8. The content distribution method according to claim 3, further comprising: In response to the display of the second message, an entry point to the first topic is displayed, wherein the one or more topic posts originate from the first topic; In response to the triggering of the entry point to the first topic, the page of the first topic is displayed, and the page of the first topic includes topic posts that match the first topic.
9. The content distribution method according to claim 1, wherein, The one or more topic posts match the first topic, the operation is a trigger operation on the first topic, and displaying the one or more topic posts includes: The recommendation stream of the topic is displayed, and the recommendation stream of the topic includes multiple topics; In response to a triggering operation on the first topic among the plurality of topics, a page for the first topic is displayed, the page for the first topic including one or more topic posts that match the first topic.
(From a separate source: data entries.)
### config.mk
export PLATFORM = sky130hd
export DESIGN_NAME = contiguous_block_allocator_flat
export DESIGN_NICKNAME = d
export VERILOG_FILES = /design/src/rtl/core/cba_pkg.sv /design/src/rtl/core/cba_req_if.sv /design/src/rtl/core/cba_rsp_if.sv /design/src/rtl/core/cba_datapath.sv /design/src/rtl/core/cba_ctrl.sv /design/src/rtl/core/contiguous_block_allocator.sv /design/src/flat_wrapper.sv
export SDC_FILE = /design/constraint.sdc
export NUM_CORES = 2
export LEC_CHECK = 0
export ABC_CLOCK_PERIOD_IN_PS = 8600
export BUFFER_PORTS_ARGS = -buffer_cell sky130_fd_sc_hd__clkbuf_2
export CORE_ASPECT_RATIO = 1.5
export CORE_MARGIN = 4
export CORE_UTILIZATION = 30
export CTS_BUF_LIST = sky130_fd_sc_hd__clkbuf_8
export CTS_CLUSTER_DIAMETER = 120
export DETAILED_ROUTE_END_ITERATION = 10
export HOLD_SLACK_MARGIN = 0.02
export PLACE_DENSITY = 0.48
export SLEW_MARGIN = 20
export SYNTH_ARGS = -nofsm -noshare
export SYNTH_HDL_FRONTEND = slang
export SYNTH_SLANG_ARGS = --single-unit
### constraint.sdc
create_clock -name clk -period 8.6 [get_ports clk]
set_input_delay 0.86 -clock clk [delete_from_list [all_inputs] [get_ports clk]]
set_output_delay 0.86 -clock clk [all_outputs]
set_load 0.03 [all_outputs]
**config.mk**
```make
export PLATFORM = sky130hd
export DESIGN_NAME = frame_receive_parser_core
export DESIGN_NICKNAME = d
export VERILOG_FILES = /design/src/rtl/frp_pkg.sv /design/src/rtl/frame_receive_parser_core.sv
export SDC_FILE = /design/constraint.sdc
export NUM_CORES = 1
export LEC_CHECK = 0
export ABC_AREA = 1
export BUFFER_PORTS_ARGS = -buffer_cell sky130_fd_sc_hd__buf_2
export CORE_UTILIZATION = 25
export CTS_CLUSTER_DIAMETER = 80
export DETAILED_ROUTE_END_ITERATION = 6
export HOLD_SLACK_MARGIN = 0.05
export PLACE_DENSITY_LB_ADDON = 0.2
export SETUP_SLACK_MARGIN = 0.05
export SLEW_MARGIN = 30
export SYNTH_ARGS = -nofsm -noshare
export SYNTH_HDL_FRONTEND = slang
export SYNTH_SLANG_ARGS = --single-unit
export TNS_END_PERCENT = 100
```
**constraint.sdc**
```tcl
create_clock -name clk -period 5.06 [get_ports clk]
set_input_delay 1.012 -clock clk [delete_from_list [all_inputs] [get_ports clk]]
set_output_delay 1.012 -clock clk [all_outputs]
set_load 0.05 [all_outputs]
```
10. The content distribution method according to claim 9, wherein, The topics in the recommendation stream are determined based on the agent's response information to the first user.
11. The content distribution method according to claim 9, wherein, The topics in the recommendation stream are generated by clustering multiple topic posts based on target information. The target information is determined based on events within a specified time period or on topic attributes of the agent's historical response information.
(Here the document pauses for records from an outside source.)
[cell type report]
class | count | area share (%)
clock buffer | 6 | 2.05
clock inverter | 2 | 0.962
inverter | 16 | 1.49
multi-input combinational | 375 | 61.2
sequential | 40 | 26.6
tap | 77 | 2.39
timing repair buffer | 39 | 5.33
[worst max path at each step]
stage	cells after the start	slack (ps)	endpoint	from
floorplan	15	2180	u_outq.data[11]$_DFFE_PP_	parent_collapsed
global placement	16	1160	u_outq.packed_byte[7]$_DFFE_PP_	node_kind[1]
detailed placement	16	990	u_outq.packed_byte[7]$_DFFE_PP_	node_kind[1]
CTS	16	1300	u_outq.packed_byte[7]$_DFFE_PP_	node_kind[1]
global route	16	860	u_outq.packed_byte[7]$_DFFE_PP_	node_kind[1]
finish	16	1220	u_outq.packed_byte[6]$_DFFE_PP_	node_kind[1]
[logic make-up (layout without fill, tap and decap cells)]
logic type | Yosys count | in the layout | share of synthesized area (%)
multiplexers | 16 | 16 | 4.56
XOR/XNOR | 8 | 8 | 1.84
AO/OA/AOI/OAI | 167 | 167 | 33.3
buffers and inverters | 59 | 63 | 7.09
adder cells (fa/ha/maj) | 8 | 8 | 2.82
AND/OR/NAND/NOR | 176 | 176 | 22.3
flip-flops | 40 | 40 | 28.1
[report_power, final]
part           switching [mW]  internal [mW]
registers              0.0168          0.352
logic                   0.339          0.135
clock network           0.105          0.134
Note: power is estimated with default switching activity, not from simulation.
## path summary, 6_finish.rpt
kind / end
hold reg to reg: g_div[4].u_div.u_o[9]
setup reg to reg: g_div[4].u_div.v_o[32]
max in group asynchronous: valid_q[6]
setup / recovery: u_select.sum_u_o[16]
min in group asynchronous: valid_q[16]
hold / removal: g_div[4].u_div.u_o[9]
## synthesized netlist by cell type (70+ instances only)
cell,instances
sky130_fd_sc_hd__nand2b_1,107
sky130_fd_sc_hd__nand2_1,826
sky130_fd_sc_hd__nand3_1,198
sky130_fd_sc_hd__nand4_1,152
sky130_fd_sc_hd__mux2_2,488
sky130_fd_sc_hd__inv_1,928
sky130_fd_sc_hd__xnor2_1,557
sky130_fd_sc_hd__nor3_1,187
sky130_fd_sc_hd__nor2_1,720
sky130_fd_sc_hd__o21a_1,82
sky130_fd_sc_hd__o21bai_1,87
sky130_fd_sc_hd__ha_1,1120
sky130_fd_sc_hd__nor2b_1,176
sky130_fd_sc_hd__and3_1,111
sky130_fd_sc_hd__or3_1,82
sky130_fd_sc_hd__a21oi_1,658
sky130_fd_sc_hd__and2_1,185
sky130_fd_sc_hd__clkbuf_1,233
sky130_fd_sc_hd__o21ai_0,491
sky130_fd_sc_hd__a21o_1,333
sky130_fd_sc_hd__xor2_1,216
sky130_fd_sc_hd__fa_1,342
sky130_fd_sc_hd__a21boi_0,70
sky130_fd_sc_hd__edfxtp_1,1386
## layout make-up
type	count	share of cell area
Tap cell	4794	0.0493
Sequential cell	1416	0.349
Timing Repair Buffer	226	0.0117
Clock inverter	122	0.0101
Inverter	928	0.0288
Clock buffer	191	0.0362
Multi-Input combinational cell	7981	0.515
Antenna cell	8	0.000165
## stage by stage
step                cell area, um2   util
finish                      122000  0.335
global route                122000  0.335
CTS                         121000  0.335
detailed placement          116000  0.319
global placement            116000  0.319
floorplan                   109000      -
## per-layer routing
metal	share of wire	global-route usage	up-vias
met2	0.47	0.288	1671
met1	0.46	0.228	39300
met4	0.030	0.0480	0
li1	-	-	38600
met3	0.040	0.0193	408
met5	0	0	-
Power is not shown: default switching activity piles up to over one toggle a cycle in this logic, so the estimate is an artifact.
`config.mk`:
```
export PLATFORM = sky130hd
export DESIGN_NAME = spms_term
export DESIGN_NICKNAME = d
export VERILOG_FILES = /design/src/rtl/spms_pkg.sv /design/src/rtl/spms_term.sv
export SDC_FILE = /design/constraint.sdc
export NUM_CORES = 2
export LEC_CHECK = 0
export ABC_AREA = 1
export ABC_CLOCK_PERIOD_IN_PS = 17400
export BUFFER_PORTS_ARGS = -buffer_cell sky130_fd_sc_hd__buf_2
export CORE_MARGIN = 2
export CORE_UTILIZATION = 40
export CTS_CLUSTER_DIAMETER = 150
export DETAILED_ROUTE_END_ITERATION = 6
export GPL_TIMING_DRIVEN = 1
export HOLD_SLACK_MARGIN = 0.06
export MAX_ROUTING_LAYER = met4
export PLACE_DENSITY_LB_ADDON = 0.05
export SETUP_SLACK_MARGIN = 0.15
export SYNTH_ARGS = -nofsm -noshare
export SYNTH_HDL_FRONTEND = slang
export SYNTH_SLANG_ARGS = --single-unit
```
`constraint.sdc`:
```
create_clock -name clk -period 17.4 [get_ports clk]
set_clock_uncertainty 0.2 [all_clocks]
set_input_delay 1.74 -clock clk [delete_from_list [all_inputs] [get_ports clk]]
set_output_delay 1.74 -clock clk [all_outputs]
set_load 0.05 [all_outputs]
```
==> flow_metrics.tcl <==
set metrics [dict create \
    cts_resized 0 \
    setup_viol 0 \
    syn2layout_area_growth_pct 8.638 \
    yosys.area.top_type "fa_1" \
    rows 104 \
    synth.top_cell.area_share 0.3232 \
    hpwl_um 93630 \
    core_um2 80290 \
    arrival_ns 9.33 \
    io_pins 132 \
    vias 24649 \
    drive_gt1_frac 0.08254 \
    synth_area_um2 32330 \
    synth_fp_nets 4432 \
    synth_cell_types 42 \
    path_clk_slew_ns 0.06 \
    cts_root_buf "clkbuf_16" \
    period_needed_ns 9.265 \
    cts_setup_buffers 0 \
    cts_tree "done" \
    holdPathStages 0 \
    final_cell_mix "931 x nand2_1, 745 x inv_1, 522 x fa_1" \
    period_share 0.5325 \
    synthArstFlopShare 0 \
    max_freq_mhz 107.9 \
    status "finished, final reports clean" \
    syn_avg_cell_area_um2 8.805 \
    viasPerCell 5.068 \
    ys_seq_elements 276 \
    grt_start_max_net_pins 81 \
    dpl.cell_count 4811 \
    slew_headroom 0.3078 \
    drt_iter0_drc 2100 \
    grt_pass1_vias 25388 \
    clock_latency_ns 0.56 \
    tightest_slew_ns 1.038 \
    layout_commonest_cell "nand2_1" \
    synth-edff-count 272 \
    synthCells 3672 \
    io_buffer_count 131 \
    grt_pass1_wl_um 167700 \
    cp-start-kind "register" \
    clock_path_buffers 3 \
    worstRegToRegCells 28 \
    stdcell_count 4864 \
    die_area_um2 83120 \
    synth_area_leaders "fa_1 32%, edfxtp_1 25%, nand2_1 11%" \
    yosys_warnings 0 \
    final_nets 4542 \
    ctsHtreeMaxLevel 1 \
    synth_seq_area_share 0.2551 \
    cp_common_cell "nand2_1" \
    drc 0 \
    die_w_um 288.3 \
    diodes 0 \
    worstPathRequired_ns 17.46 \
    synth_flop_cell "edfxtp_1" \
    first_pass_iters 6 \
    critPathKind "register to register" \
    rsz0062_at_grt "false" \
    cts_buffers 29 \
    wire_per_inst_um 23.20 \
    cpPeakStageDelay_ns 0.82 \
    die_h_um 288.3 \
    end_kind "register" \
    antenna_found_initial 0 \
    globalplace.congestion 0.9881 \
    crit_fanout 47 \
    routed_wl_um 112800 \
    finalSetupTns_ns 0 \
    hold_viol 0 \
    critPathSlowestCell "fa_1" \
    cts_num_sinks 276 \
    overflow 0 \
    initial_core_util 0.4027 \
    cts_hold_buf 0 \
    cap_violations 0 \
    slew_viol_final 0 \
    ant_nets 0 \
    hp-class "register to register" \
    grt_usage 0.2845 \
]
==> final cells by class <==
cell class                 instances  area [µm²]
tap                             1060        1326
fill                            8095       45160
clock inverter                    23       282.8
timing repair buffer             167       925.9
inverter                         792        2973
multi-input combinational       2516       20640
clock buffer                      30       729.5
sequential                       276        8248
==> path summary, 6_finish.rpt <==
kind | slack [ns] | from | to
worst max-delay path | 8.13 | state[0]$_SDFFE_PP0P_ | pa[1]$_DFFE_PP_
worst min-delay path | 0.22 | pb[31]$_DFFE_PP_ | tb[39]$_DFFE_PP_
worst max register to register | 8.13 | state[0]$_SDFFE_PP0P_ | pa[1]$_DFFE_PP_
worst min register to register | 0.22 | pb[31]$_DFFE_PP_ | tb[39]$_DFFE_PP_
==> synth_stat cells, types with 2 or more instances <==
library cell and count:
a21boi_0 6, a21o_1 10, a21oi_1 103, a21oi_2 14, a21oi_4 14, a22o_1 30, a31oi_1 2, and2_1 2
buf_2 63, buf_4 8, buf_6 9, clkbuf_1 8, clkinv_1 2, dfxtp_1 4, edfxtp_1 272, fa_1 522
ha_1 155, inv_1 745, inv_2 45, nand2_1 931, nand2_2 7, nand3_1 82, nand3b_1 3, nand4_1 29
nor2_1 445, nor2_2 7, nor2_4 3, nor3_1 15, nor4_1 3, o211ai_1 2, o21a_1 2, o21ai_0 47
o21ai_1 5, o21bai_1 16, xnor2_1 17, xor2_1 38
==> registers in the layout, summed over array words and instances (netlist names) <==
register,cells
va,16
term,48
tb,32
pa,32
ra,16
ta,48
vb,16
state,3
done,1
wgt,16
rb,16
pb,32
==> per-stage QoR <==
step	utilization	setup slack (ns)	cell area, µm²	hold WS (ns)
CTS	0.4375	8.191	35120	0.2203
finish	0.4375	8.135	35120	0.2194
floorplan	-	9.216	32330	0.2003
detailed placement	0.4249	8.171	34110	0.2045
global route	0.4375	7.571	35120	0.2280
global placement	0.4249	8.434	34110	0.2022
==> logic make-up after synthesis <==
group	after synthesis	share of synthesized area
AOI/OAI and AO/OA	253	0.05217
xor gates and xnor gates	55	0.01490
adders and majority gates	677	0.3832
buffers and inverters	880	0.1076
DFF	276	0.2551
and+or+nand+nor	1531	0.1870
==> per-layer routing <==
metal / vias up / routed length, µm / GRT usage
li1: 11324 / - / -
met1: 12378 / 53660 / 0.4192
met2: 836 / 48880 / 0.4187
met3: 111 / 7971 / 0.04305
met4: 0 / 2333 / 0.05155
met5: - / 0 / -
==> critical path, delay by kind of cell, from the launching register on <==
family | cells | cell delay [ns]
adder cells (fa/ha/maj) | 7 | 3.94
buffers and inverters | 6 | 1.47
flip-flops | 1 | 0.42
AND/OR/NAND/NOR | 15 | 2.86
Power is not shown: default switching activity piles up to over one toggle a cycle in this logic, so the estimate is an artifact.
[src/rtl/spms_pkg.sv]
// Shared constants, result type and saturation helper for the sign-pattern search.
package spms_pkg;

  localparam int DEF_MAX_STATES   = 8;
  localparam int DEF_SAMPLE_WIDTH = 16;

  localparam int ACC_W      = 48;
  localparam int CLAMP_IN_W = 96;
  localparam int NS_W       = 4;
  localparam int WEIGHT_W   = 16;
  localparam int IDX_W      = 7;
  localparam int CHANGE_W   = 64;
  localparam int CFG_IDX_W  = 1;

  localparam logic [CFG_IDX_W-1:0] REG_NUM_STATES = 1'b0;
  localparam logic [CFG_IDX_W-1:0] REG_WEIGHT     = 1'b1;

  localparam logic [NS_W-1:0]     RESET_NUM_STATES = 4'd2;
  localparam logic [WEIGHT_W-1:0] RESET_WEIGHT     = 16'd256;

  typedef struct packed {
    logic                       found;
    logic [IDX_W-1:0]           pattern_index;
    logic [IDX_W-1:0]           flip_mask;
    logic signed [CHANGE_W-1:0] best_change;
  } search_result_t;

  // Clamp a wide signed value to the signed accumulator range.
  function automatic logic signed [ACC_W-1:0] sat_acc(input logic signed [CLAMP_IN_W-1:0] x);
    logic [CLAMP_IN_W-ACC_W:0] upper;
    logic signed [ACC_W-1:0]   res;
    upper = x[CLAMP_IN_W-1:ACC_W-1];
    if ((&upper) || !(|upper)) begin
      res = x[ACC_W-1:0];
    end else if (x[CLAMP_IN_W-1]) begin
      res = {1'b1, {(ACC_W-1){1'b0}}};
    end else begin
      res = {1'b0, {(ACC_W-1){1'b1}}};
    end
    return res;
  endfunction

endpackage

[src/rtl/spms_search.sv]
// Pattern walker: one pair read per cycle, shared cost adder and best-cost compare.
module spms_search #(
  parameter int MAX_STATES = spms_pkg::DEF_MAX_STATES
) (
  input  logic                                      clk,
  input  logic                                      rst,
  input  logic                                      start,
  input  logic [spms_pkg::NS_W-1:0]                 n,
  output logic                                      rd_en,
  output logic [$clog2(MAX_STATES*MAX_STATES)-1:0]  rd_addr,
  input  logic signed [spms_pkg::ACC_W-1:0]         rd_data,
  output logic                                      done,
  output spms_pkg::search_result_t                  result
);

  localparam int ML     = MAX_STATES - 1;
  localparam int IW     = $clog2(MAX_STATES);
  localparam int AW     = $clog2(MAX_STATES * MAX_STATES);
  localparam int SUM_W  = spms_pkg::ACC_W + AW;
  localparam int COST_W = SUM_W + 2;

  typedef enum logic {S_IDLE, S_RUN} sstate_t;

  sstate_t                    state;
  logic [ML-1:0]              mask, max_mask, p1_mask, p2_mask, best_mask;
  logic [spms_pkg::NS_W-1:0]  n_m1;
  logic [IW-1:0]              i, j;
  logic                       p1_valid, p1_diff, p1_end, p1_last;
  logic                       p2_valid, p2_last;
  logic signed [SUM_W-1:0]    cost, fin_cost;
  logic signed [COST_W-1:0]   best;
  logic                       found;

  logic [MAX_STATES-1:0]      mask_ext;
  logic                       row_end, pat_end, final_issue;
  logic signed [SUM_W-1:0]    addend;
  logic signed [COST_W-1:0]   cost4;

  // States at or above n-1 are positive; mask bits there are zero already.
  assign mask_ext    = {1'b0, mask};
  assign row_end     = (spms_pkg::NS_W'(j) == n_m1);
  assign pat_end     = row_end && (spms_pkg::NS_W'(i) == n_m1 - 1'b1);
  assign final_issue = pat_end && (mask == max_mask);
  assign rd_en       = (state == S_RUN);
  assign rd_addr     = AW'(i * MAX_STATES + j);
  assign addend      = p1_diff ? SUM_W'(rd_data) : '0;
  assign cost4       = signed'({fin_cost, 2'b00});

  always_ff @(posedge clk) begin
    if (rst) begin
      state    <= S_IDLE;
      p1_valid <= 1'b0;
      p2_valid <= 1'b0;
      done     <= 1'b0;
      found    <= 1'b0;
    end else begin
      // Finish at once with fewer than two states, else after the last compare.
      done     <= ((state == S_IDLE) && start && (n < spms_pkg::NS_W'(2))) ||
                  (p2_valid && p2_last);
      p1_valid <= (state == S_RUN);
      p2_valid <= p1_valid && p1_end;

      case (state)
        S_IDLE: begin
          if (start) begin
            best      <= '0;
            found     <= 1'b0;
            best_mask <= '0;
            cost      <= '0;
            if (n >= spms_pkg::NS_W'(2)) begin
              n_m1     <= n - 1'b1;
              max_mask <= ~({ML{1'b1}} << (n - 1'b1));
              mask     <= ML'(1);
              i        <= '0;
              j        <= IW'(1);
              state    <= S_RUN;
            end
          end
        end
        S_RUN: begin
          p1_diff  <= mask_ext[i] ^ mask_ext[j];
          p1_end   <= pat_end;
          p1_last  <= final_issue;
          p1_mask  <= mask;
          if (pat_end) begin
            i    <= '0;
            j    <= IW'(1);
            mask <= mask + 1'b1;
          end else if (row_end) begin
            i <= i + 1'b1;
            j <= IW'(i + 2);
          end else begin
            j <= j + 1'b1;
          end
          if (final_issue) begin
            state <= S_IDLE;
          end
        end
        default: state <= S_IDLE;
      endcase

      // Sum the pairs of one pattern; hand the total to the compare stage.
      if (p1_valid) begin
        if (p1_end) begin
          fin_cost <= cost + addend;
          cost     <= '0;
          p2_last  <= p1_last;
          p2_mask  <= p1_mask;
        end else begin
          cost <= cost + addend;
        end
      end

      // Keep the first strictly lowest cost below zero.
      if (p2_valid) begin
        if (cost4 < best) begin
          best      <= cost4;
          found     <= 1'b1;
          best_mask <= p2_mask;
        end
      end
    end
  end

  always_comb begin
    result.found         = found;
    result.pattern_index = found ? spms_pkg::IDX_W'(best_mask - 1'b1) : '0;
    result.flip_mask     = found ? spms_pkg::IDX_W'(best_mask) : '0;
    result.best_change   = spms_pkg::CHANGE_W'(best);
  end

endmodule

[config.mk]
export PLATFORM = sky130hd
export DESIGN_NAME = spms_search
export DESIGN_NICKNAME = d
export VERILOG_FILES = /design/src/rtl/spms_pkg.sv /design/src/rtl/spms_search.sv
export SDC_FILE = /design/constraint.sdc
export NUM_CORES = 1
export LEC_CHECK = 0
export ABC_AREA = 1
export BUFFER_PORTS_ARGS = -buffer_cell sky130_fd_sc_hd__clkbuf_2
export CORE_ASPECT_RATIO = 1.5
export CORE_UTILIZATION = 29
export DETAILED_ROUTE_END_ITERATION = 10
export PLACE_DENSITY = 0.56
export SYNTH_ARGS = -nofsm -noshare
export SYNTH_HDL_FRONTEND = slang
export SYNTH_SLANG_ARGS = --single-unit
[constraint.sdc]
create_clock -name clk -period 15.6 [get_ports clk]
set_clock_uncertainty 0.15 [all_clocks]
set_input_delay 3.12 -clock clk [delete_from_list [all_inputs] [get_ports clk]]
set_output_delay 3.12 -clock clk [all_outputs]
set_load 0.03 [all_outputs]
==> results.cfg, run 1 <==
[status]
status = complete, no violations

[setup_path]
arrival_ps = 5490
worst-setup-path-type = in -> reg
cp-end-kind = register
cp_data_required_time_ps = 15720
critPathMaxFanout = 6
crit_path_start_kind = primary input

[clock_tree]
cts_setup_buffers = 0
clk_pin_slew_worst_paths_ps = 60
cts_hold_buf = 0
cts_tree = done
clk_path_buf_depth = 3
clock_latency_ps = 540
cts.sinks = 218
cts_resized = 0
root_buffer = clkbuf_16
cts_buffers = 23
htree_levels = 1

[yosys]
synth.top_cell.area_share = 0.424
yosys_warnings = 0
synthCells = 1956
synth.distinct_cells = 39
synth_area_leaders = edfxtp_1 (42%), nand2_1 (14%), ha_1 (9.7%), inv_1 (8.3%), nor2_1 (6.5%)
yosysSeqAreaShare = 0.431
syn_area_per_cell_um2 = 7.71
yosysTopAreaCell = edfxtp_1
netlist_area_um2 = 15100
syn_nets = 2129
ys_seq_elements = 218

[timing]
drv_slew = 0
slew_headroom = 0.394
max_freq_mhz = 186
setup_violations = 0
setup_slack_ps = 10220
whs_ps = 270
finalCritPeriodShare = 0.345
tightest_slew_ps = 909
fin_crit_ps = 5380
rsz0062_at_grt = no
finalSetupTns_ps = 0
timing_hold_violations_final = 0

[die]
die_y_um = 281
die_w_um = 188
ios = 142
row_count = 102
core-area_um2 = 51400
dieArea_um2 = 52900
start_util = 0.293

[pwr]
swShare = 0.324
p_switching_mw = 0.557
clockPowerShare = 0.354
cellPowerDensity_nw_per_um2 = 99.4
p_comb_frac = 0.228
peakVddDrop_uv = 57.6
seq_power_share = 0.418
p_int_mw = 1.16
leakagePower_nw = 8.52

[global_routing]
overflow = 0
grt_pass1_wl_um = 73200
grt_max_degree = 65
track_usage = 0.177
grt_pass1_vias = 13100
antenna_found_initial = 0

[cells_and_area]
design_area_um2 = 17300
syn2layout_area_growth_pct = 14.5
drive_gt1_frac = 0.0984
n_antenna_cell = 0
fin_nets = 2250

[place]
gp_congestion = 0.995
place_ws_ps = 9600
postPlaceCellArea_um2 = 16400
portBuffers = 141
dp_hpwl_um = 37500

[min_path]
hold_path_class = reg -> reg

[route]
wl_per_cell_um = 17.0
vias_per_cell = 4.77
dr.pass1.iters = 5
route.vias.total = 13200
antenna_left = 0
wl_um = 47100
drc = 0
drt-initial-drc-count = 717

[run]
cap_violations = 0
area by class of cell:
type / instances / area, um2
clock buffers: 25 / 603
clock inverters: 17 / 219
fillers: 5509 / 34200
inverters: 334 / 1250
multi-input cells: 1350 / 7080
flip-flops and latches: 218 / 6500
well taps: 676 / 846
repair buffers: 150 / 773
worst max-delay path, cell delays in order:
cell and delay, ps:
clkbuf_2 90, nand2_1 250, inv_1 200, ha_1 420
nand2_1 120, nor2_1 130, inv_1 110, nor4_1 420
nand3_1 270, nand3_1 150, nand2_1 60, nand2_1 90
nor2_1 50
cells by family (layout without fill, tap and decap cells):
| family | after synthesis | count (layout) | synth area share |
|---|---|---|---|
| AND/OR/NAND/NOR | 981 | 981 | 0.270 |
| buffers and inverters | 388 | 526 | 0.101 |
| flip-flops | 218 | 218 | 0.431 |
| AO/OA/AOI/OAI | 202 | 202 | 0.0714 |
| adder cells (fa/ha/maj) | 118 | 118 | 0.0984 |
| XOR/XNOR | 49 | 49 | 0.0285 |
cells in the mapped netlist:
library cell,count
a21boi_0,1
nand2_1,544
xor2_1,24
inv_2,2
or2_2,3
inv_1,332
nand2_2,1
o41ai_1,1
clkbuf_1,26
o21ai_0,64
and2_1,7
o21bai_1,5
nand4_1,84
a21oi_1,112
xnor2_1,25
o211ai_1,1
a21o_1,9
buf_4,15
and3_1,2
o31ai_1,1
o22ai_1,1
edfxtp_1,213
nand3b_1,7
nor3_1,16
buf_2,11
nand3_4,1
nor2_2,1
a21oi_2,1
dfxtp_1,5
nor4_1,6
ha_1,117
o21a_1,2
nand3_2,1
buf_1,2
o311ai_0,2
nor2_1,260
nand3_1,48
a31oi_1,2
fa_1,1
cell usage in the layout (no fill, tap or decap), types with 4 or more instances in the layout:
master / instances
a21o_1: 9
a21oi_1: 111
and2_1: 7
buf_4: 9
bufinv_16: 4
clkbuf_16: 23
clkbuf_2: 141
clkinv_4: 4
dfxtp_1: 4
edfxtp_1: 213
ha_1: 117
inv_1: 331
nand2_1: 544
nand3_1: 48
nand3b_1: 7
nand4_1: 84
nor2_1: 260
nor3_1: 15
nor4_1: 6
o21ai_0: 64
o21bai_1: 5
xnor2_1: 25
xor2_1: 24
state kept, by name (all words and copies together), names as in the netlist, 4 cells and up:
register / cells
best: 56
cost: 54
fin_cost: 54
best_mask: 7
mask: 7
max_mask: 7
p1_mask: 7
p2_mask: 7
n_m1: 4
12. The content distribution method according to claim 8 or 9, wherein, The page for the first topic also includes descriptive information for the first topic, which is generated based on the topic posts of the first topic, and is regenerated in response to updates to the topic posts in the first topic.
13. The content distribution method according to claim 8 or 9, wherein, The page for the first topic includes topic posts and multimedia content, the multimedia content being matched with the first topic, and the ranking weight of the multimedia content being negatively correlated with the number of topic posts for the first topic.
14. The content distribution method according to claim 8 or 9, wherein, In response to the number of topic posts in the first topic exceeding a first threshold, the page of the first topic includes an entry to a second topic, which is related to the first topic.
15. A content distribution device, comprising: The first display module is configured to display one or more topic posts in response to an operation by a first user in a target scenario, wherein the one or more topic posts are content generated by a second user, and the one or more topic posts are determined based on at least one of the information involved in the operation, the information involved in the first user's historical operations, and the information associated with the current time, wherein the use of the information involved in the operation and the information involved in the historical operations is authorized by the first user. The second display module is configured to display the page of the target topic post in response to the triggering of the target topic post in the one or more topic posts.
16. An electronic device comprising: Memory; as well as A processor coupled to the memory, the processor being configured to execute the content distribution method as described in any one of claims 1 to 14 based on instructions stored in the memory.
17. A computer-readable storage medium having a computer program stored thereon that, when executed by a processor, implements the content distribution method of any one of claims 1 to 14.
18. A computer program product, when run on a computer, causes the computer to implement the content distribution method according to any one of claims 1 to 14.